### Stored items
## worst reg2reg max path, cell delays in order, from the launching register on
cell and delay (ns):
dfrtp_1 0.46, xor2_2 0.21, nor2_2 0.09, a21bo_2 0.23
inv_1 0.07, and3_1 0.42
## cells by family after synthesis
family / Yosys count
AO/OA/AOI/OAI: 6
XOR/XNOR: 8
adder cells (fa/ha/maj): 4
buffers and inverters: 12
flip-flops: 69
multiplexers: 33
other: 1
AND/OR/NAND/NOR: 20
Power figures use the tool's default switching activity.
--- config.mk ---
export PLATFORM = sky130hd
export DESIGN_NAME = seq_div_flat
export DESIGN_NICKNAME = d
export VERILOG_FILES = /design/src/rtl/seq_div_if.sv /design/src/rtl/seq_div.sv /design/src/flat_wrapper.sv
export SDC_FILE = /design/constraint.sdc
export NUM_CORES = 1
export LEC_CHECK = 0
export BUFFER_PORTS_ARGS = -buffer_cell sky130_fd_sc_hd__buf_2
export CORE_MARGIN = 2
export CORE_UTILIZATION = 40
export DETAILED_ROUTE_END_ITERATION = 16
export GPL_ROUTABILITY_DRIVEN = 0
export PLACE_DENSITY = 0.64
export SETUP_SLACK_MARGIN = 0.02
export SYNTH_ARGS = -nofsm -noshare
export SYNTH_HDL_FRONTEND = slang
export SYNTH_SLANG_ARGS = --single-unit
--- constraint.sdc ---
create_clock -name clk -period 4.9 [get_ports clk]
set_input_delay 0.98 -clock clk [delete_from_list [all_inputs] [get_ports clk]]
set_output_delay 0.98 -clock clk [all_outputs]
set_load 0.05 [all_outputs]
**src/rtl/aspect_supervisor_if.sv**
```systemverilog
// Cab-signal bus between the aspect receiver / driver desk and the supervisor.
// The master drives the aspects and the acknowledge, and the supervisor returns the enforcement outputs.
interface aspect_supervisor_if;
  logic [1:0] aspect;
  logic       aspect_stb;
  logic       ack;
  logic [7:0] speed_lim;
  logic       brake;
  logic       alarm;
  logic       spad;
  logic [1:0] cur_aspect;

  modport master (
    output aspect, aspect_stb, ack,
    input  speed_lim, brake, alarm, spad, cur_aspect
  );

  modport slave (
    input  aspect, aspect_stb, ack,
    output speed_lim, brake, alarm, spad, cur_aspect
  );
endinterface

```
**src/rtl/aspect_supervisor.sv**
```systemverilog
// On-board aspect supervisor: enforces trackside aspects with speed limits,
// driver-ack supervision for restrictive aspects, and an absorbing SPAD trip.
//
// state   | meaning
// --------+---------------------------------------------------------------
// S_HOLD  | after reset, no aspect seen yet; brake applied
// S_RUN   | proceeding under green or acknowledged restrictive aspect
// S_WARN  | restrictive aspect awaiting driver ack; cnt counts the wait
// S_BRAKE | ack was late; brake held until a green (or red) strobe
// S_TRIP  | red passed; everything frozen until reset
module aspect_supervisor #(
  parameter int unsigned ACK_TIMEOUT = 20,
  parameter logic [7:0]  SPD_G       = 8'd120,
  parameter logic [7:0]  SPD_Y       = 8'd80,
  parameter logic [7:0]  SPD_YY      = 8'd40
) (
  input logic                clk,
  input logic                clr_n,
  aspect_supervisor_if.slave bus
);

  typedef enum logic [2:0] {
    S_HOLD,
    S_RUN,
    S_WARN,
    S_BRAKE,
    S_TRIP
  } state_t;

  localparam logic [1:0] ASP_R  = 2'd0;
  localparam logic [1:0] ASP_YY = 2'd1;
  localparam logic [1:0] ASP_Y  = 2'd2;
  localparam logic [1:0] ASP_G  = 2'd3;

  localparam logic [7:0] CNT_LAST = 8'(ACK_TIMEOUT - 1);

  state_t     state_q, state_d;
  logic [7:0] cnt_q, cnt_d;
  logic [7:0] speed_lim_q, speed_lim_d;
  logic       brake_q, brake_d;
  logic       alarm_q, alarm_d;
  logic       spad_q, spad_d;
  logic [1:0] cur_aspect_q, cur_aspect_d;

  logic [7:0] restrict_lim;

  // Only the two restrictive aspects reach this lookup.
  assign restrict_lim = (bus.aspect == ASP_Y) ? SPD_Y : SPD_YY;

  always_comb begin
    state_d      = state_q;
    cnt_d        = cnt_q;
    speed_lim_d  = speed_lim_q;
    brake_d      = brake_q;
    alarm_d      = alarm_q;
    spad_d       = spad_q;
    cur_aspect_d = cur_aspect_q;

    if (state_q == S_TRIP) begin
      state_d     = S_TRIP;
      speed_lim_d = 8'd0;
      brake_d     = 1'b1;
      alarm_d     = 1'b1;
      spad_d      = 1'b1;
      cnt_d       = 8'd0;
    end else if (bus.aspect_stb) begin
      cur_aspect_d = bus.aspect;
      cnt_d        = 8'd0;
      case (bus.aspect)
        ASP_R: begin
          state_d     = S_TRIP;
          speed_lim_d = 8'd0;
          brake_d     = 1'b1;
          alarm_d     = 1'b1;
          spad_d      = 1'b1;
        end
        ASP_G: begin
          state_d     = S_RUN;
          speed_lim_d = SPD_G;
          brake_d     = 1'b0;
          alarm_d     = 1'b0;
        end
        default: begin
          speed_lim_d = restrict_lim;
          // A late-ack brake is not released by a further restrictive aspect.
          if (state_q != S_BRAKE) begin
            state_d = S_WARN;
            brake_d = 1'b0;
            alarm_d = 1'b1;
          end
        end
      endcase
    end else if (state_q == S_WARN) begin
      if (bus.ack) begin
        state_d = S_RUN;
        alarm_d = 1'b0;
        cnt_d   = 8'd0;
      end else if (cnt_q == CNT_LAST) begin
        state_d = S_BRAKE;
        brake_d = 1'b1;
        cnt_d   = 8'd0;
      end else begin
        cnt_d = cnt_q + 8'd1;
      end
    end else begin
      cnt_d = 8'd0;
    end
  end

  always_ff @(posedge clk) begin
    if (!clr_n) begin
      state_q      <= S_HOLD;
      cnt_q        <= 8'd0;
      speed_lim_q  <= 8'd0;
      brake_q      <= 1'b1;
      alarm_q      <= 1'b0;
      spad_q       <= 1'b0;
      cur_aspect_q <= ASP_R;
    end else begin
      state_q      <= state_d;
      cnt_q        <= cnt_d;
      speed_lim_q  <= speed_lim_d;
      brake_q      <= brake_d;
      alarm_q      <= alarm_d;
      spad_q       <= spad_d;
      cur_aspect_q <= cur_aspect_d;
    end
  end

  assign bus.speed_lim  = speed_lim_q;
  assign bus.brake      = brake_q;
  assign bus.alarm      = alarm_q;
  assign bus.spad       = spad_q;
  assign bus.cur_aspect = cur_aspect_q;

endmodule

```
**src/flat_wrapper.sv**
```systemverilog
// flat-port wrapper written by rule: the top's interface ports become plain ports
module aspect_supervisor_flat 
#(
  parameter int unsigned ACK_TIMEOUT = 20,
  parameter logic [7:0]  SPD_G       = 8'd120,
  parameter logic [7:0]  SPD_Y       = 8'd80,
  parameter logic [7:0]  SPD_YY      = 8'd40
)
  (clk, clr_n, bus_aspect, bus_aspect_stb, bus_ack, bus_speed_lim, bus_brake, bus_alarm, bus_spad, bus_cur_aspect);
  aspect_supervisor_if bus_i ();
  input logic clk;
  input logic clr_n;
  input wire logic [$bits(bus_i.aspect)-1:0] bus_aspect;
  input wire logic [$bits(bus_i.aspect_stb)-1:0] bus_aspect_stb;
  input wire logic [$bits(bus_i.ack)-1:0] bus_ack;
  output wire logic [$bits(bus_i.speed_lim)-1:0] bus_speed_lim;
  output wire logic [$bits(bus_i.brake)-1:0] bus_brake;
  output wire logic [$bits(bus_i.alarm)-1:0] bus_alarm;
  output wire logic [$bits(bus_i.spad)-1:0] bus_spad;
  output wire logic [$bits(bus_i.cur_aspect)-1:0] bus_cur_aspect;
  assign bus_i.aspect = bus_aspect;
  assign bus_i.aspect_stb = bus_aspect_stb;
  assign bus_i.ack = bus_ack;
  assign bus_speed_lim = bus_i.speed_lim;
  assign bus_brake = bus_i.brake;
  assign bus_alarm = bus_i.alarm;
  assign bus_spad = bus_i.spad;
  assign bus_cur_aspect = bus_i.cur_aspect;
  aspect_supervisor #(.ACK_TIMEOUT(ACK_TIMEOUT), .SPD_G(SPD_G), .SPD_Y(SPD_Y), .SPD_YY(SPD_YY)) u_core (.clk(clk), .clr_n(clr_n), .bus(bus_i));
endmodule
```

### Exercise
Which lines above carry the string "cells"? Copy those lines.

### Result of the task
## cells by family after synthesis
adder cells (fa/ha/maj): 4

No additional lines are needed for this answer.